**Directions:**
Would you reproduce the entries exactly, including every line?

**Source information:**
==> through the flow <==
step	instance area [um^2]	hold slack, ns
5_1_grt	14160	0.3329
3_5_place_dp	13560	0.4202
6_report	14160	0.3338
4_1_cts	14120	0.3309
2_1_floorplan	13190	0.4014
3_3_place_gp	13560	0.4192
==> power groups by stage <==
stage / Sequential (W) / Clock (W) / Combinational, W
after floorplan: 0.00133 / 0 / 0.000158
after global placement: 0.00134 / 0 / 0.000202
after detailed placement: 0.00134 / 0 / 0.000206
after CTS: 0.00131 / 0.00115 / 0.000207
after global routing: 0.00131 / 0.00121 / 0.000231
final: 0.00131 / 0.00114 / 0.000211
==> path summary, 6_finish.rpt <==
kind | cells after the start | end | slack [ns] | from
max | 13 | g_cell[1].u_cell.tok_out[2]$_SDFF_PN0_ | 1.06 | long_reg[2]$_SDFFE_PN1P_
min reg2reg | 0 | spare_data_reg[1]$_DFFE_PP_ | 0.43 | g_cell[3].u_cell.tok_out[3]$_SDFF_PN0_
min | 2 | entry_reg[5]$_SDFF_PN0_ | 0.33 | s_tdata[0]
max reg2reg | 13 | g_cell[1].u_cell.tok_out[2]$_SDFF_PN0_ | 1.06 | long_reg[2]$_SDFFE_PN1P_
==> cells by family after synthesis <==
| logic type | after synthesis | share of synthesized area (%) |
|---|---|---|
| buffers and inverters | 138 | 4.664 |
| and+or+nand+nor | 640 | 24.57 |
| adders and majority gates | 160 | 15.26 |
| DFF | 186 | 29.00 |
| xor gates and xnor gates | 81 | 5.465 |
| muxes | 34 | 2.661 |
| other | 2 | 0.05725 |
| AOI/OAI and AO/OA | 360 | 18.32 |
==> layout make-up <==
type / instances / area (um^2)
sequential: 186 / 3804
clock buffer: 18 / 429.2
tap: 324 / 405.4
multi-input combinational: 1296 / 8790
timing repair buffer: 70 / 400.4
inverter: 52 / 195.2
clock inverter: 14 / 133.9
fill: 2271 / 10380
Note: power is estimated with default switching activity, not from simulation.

**Result:**
==> through the flow <==
step	instance area [um^2]	hold slack, ns
5_1_grt	14160	0.3329
3_5_place_dp	13560	0.4202
6_report	14160	0.3338
4_1_cts	14120	0.3309
2_1_floorplan	13190	0.4014
3_3_place_gp	13560	0.4192
==> power groups by stage <==
stage / Sequential (W) / Clock (W) / Combinational, W
after floorplan: 0.00133 / 0 / 0.000158
after global placement: 0.00134 / 0 / 0.000202
after detailed placement: 0.00134 / 0 / 0.000206
after CTS: 0.00131 / 0.00115 / 0.000207
after global routing: 0.00131 / 0.00121 / 0.000231
final: 0.00131 / 0.00114 / 0.000211
==> path summary, 6_finish.rpt <==
kind | cells after the start | end | slack [ns] | from
max | 13 | g_cell[1].u_cell.tok_out[2]$_SDFF_PN0_ | 1.06 | long_reg[2]$_SDFFE_PN1P_
min reg2reg | 0 | spare_data_reg[1]$_DFFE_PP_ | 0.43 | g_cell[3].u_cell.tok_out[3]$_SDFF_PN0_
min | 2 | entry_reg[5]$_SDFF_PN0_ | 0.33 | s_tdata[0]
max reg2reg | 13 | g_cell[1].u_cell.tok_out[2]$_SDFF_PN0_ | 1.06 | long_reg[2]$_SDFFE_PN1P_
==> cells by family after synthesis <==
| logic type | after synthesis | share of synthesized area (%) |
|---|---|---|
| buffers and inverters | 138 | 4.664 |
| and+or+nand+nor | 640 | 24.57 |
| adders and majority gates | 160 | 15.26 |
| DFF | 186 | 29.00 |
| xor gates and xnor gates | 81 | 5.465 |
| muxes | 34 | 2.661 |
| other | 2 | 0.05725 |
| AOI/OAI and AO/OA | 360 | 18.32 |
==> layout make-up <==
type / instances / area (um^2)
sequential: 186 / 3804
clock buffer: 18 / 429.2
tap: 324 / 405.4
multi-input combinational: 1296 / 8790
timing repair buffer: 70 / 400.4
inverter: 52 / 195.2
clock inverter: 14 / 133.9
fill: 2271 / 10380
Note: power is estimated with default switching activity, not from simulation.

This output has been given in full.